* **ACTIVITY**
Please set down every entry below exactly as given.

* **INPUT RECORDS**
[config.mk]
export PLATFORM = sky130hd
export DESIGN_NAME = mux_capture_reg
export DESIGN_NICKNAME = d
export VERILOG_FILES = /design/src/rtl/mux_capture_reg.sv
export SDC_FILE = /design/constraint.sdc
export NUM_CORES = 1
export LEC_CHECK = 0
export CAP_MARGIN = 5
export CORE_UTILIZATION = 30
export CTS_BUF_LIST = sky130_fd_sc_hd__clkbuf_4 sky130_fd_sc_hd__clkbuf_8
export CTS_CLUSTER_DIAMETER = 150
export DETAILED_ROUTE_END_ITERATION = 7
export HOLD_SLACK_MARGIN = 0.06
export PLACE_DENSITY = 0.51
export SLEW_MARGIN = 20
export SYNTH_ARGS = -nofsm -noshare
export SYNTH_HDL_FRONTEND = slang
export SYNTH_SLANG_ARGS = --single-unit
[constraint.sdc]
create_clock -name clk -period 2.5 [get_ports clk]
set_input_delay 0.5 -clock clk [delete_from_list [all_inputs] [get_ports clk]]
set_output_delay 0.5 -clock clk [all_outputs]
set_load 0.03 [all_outputs]
[src/rtl/mux_capture_reg.sv]
// NCH-channel select/capture register with manual and auto-scan modes.
// Optional sel_err counter output enabled by defining MUX_CAPTURE_ERRCNT_EN.
module mux_capture_reg #(
  parameter int WIDTH    = 2,
  parameter int NCH      = 3,
  parameter int SEL_W    = 2,
  parameter int SCAN_DIV = 4
) (
  input  logic                 clk,
  input  logic                 rst_n,
  input  logic [NCH*WIDTH-1:0] idata,
  input  logic [SEL_W-1:0]     sel,
  input  logic                 le,
  input  logic                 mode,
  output logic [WIDTH-1:0]     y,
  output logic [SEL_W-1:0]     ch,
  output logic                 upd,
  output logic                 sel_err
`ifdef MUX_CAPTURE_ERRCNT_EN
  ,
  output logic [7:0]           err_cnt
`endif
);

  localparam int DIV_W = (SCAN_DIV > 1) ? $clog2(SCAN_DIV) : 1;

  logic [WIDTH-1:0] y_q, y_d;
  logic [SEL_W-1:0] ch_q, ch_d;
  logic             upd_q, upd_d;
  logic             sel_err_q, sel_err_d;
  logic [SEL_W-1:0] idx_q, idx_d;
  logic [DIV_W-1:0] div_q, div_d;
  logic             mode_q, mode_d;
  logic [WIDTH-1:0] sel_data, scan_data;
  logic             sel_ok;

  // Explicit compare loops keep out-of-range selects from indexing past idata.
  always_comb begin
    sel_data  = '0;
    scan_data = '0;
    sel_ok    = 1'b0;
    for (int k = 0; k < NCH; k++) begin
      if (int'(sel) == k) begin
        sel_data = idata[k*WIDTH +: WIDTH];
        sel_ok   = 1'b1;
      end
      if (int'(idx_q) == k) scan_data = idata[k*WIDTH +: WIDTH];
    end
  end

  always_comb begin
    y_d       = y_q;
    ch_d      = ch_q;
    upd_d     = 1'b0;
    sel_err_d = 1'b0;
    idx_d     = idx_q;
    div_d     = div_q;
    mode_d    = mode;
    if (mode != mode_q) begin
      idx_d = '0;
      div_d = '0;
    end else if (!mode) begin
      if (le) begin
        if (sel_ok) begin
          y_d   = sel_data;
          ch_d  = sel;
          upd_d = 1'b1;
        end else begin
          sel_err_d = 1'b1;
        end
      end
    end else if (le) begin
      if (div_q == DIV_W'(SCAN_DIV - 1)) begin
        y_d   = scan_data;
        ch_d  = idx_q;
        upd_d = 1'b1;
        div_d = '0;
        idx_d = (idx_q == SEL_W'(NCH - 1)) ? '0 : idx_q + 1'b1;
      end else begin
        div_d = div_q + 1'b1;
      end
    end
  end

  always_ff @(posedge clk or negedge rst_n) begin
    if (!rst_n) begin
      y_q       <= '0;
      ch_q      <= '0;
      upd_q     <= 1'b0;
      sel_err_q <= 1'b0;
      idx_q     <= '0;
      div_q     <= '0;
      mode_q    <= 1'b0;
    end else begin
      y_q       <= y_d;
      ch_q      <= ch_d;
      upd_q     <= upd_d;
      sel_err_q <= sel_err_d;
      idx_q     <= idx_d;
      div_q     <= div_d;
      mode_q    <= mode_d;
    end
  end

  assign y       = y_q;
  assign ch      = ch_q;
  assign upd     = upd_q;
  assign sel_err = sel_err_q;

`ifdef MUX_CAPTURE_ERRCNT_EN
  logic [7:0] err_cnt_q, err_cnt_d;

  // Saturates rather than wrapping so a long error burst stays visible.
  always_comb begin
    err_cnt_d = err_cnt_q;
    if (sel_err_d && (err_cnt_q != 8'hFF)) err_cnt_d = err_cnt_q + 8'd1;
  end

  always_ff @(posedge clk or negedge rst_n) begin
    if (!rst_n) err_cnt_q <= 8'd0;
    else        err_cnt_q <= err_cnt_d;
  end

  assign err_cnt = err_cnt_q;
`endif

endmodule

* **COMPLETED TASK**
[config.mk]
export PLATFORM = sky130hd
export DESIGN_NAME = mux_capture_reg
export DESIGN_NICKNAME = d
export VERILOG_FILES = /design/src/rtl/mux_capture_reg.sv
export SDC_FILE = /design/constraint.sdc
export NUM_CORES = 1
export LEC_CHECK = 0
export CAP_MARGIN = 5
export CORE_UTILIZATION = 30
export CTS_BUF_LIST = sky130_fd_sc_hd__clkbuf_4 sky130_fd_sc_hd__clkbuf_8
export CTS_CLUSTER_DIAMETER = 150
export DETAILED_ROUTE_END_ITERATION = 7
export HOLD_SLACK_MARGIN = 0.06
export PLACE_DENSITY = 0.51
export SLEW_MARGIN = 20
export SYNTH_ARGS = -nofsm -noshare
export SYNTH_HDL_FRONTEND = slang
export SYNTH_SLANG_ARGS = --single-unit
[constraint.sdc]
create_clock -name clk -period 2.5 [get_ports clk]
set_input_delay 0.5 -clock clk [delete_from_list [all_inputs] [get_ports clk]]
set_output_delay 0.5 -clock clk [all_outputs]
set_load 0.03 [all_outputs]
[src/rtl/mux_capture_reg.sv]
// NCH-channel select/capture register with manual and auto-scan modes.
// Optional sel_err counter output enabled by defining MUX_CAPTURE_ERRCNT_EN.
module mux_capture_reg #(
  parameter int WIDTH    = 2,
  parameter int NCH      = 3,
  parameter int SEL_W    = 2,
  parameter int SCAN_DIV = 4
) (
  input  logic                 clk,
  input  logic                 rst_n,
  input  logic [NCH*WIDTH-1:0] idata,
  input  logic [SEL_W-1:0]     sel,
  input  logic                 le,
  input  logic                 mode,
  output logic [WIDTH-1:0]     y,
  output logic [SEL_W-1:0]     ch,
  output logic                 upd,
  output logic                 sel_err
`ifdef MUX_CAPTURE_ERRCNT_EN
  ,
  output logic [7:0]           err_cnt
`endif
);

  localparam int DIV_W = (SCAN_DIV > 1) ? $clog2(SCAN_DIV) : 1;

  logic [WIDTH-1:0] y_q, y_d;
  logic [SEL_W-1:0] ch_q, ch_d;
  logic             upd_q, upd_d;
  logic             sel_err_q, sel_err_d;
  logic [SEL_W-1:0] idx_q, idx_d;
  logic [DIV_W-1:0] div_q, div_d;
  logic             mode_q, mode_d;
  logic [WIDTH-1:0] sel_data, scan_data;
  logic             sel_ok;

  // Explicit compare loops keep out-of-range selects from indexing past idata.
  always_comb begin
    sel_data  = '0;
    scan_data = '0;
    sel_ok    = 1'b0;
    for (int k = 0; k < NCH; k++) begin
      if (int'(sel) == k) begin
        sel_data = idata[k*WIDTH +: WIDTH];
        sel_ok   = 1'b1;
      end
      if (int'(idx_q) == k) scan_data = idata[k*WIDTH +: WIDTH];
    end
  end

  always_comb begin
    y_d       = y_q;
    ch_d      = ch_q;
    upd_d     = 1'b0;
    sel_err_d = 1'b0;
    idx_d     = idx_q;
    div_d     = div_q;
    mode_d    = mode;
    if (mode != mode_q) begin
      idx_d = '0;
      div_d = '0;
    end else if (!mode) begin
      if (le) begin
        if (sel_ok) begin
          y_d   = sel_data;
          ch_d  = sel;
          upd_d = 1'b1;
        end else begin
          sel_err_d = 1'b1;
        end
      end
    end else if (le) begin
      if (div_q == DIV_W'(SCAN_DIV - 1)) begin
        y_d   = scan_data;
        ch_d  = idx_q;
        upd_d = 1'b1;
        div_d = '0;
        idx_d = (idx_q == SEL_W'(NCH - 1)) ? '0 : idx_q + 1'b1;
      end else begin
        div_d = div_q + 1'b1;
      end
    end
  end

  always_ff @(posedge clk or negedge rst_n) begin
    if (!rst_n) begin
      y_q       <= '0;
      ch_q      <= '0;
      upd_q     <= 1'b0;
      sel_err_q <= 1'b0;
      idx_q     <= '0;
      div_q     <= '0;
      mode_q    <= 1'b0;
    end else begin
      y_q       <= y_d;
      ch_q      <= ch_d;
      upd_q     <= upd_d;
      sel_err_q <= sel_err_d;
      idx_q     <= idx_d;
      div_q     <= div_d;
      mode_q    <= mode_d;
    end
  end

  assign y       = y_q;
  assign ch      = ch_q;
  assign upd     = upd_q;
  assign sel_err = sel_err_q;

`ifdef MUX_CAPTURE_ERRCNT_EN
  logic [7:0] err_cnt_q, err_cnt_d;

  // Saturates rather than wrapping so a long error burst stays visible.
  always_comb begin
    err_cnt_d = err_cnt_q;
    if (sel_err_d && (err_cnt_q != 8'hFF)) err_cnt_d = err_cnt_q + 8'd1;
  end

  always_ff @(posedge clk or negedge rst_n) begin
    if (!rst_n) err_cnt_q <= 8'd0;
    else        err_cnt_q <= err_cnt_d;
  end

  assign err_cnt = err_cnt_q;
`endif

endmodule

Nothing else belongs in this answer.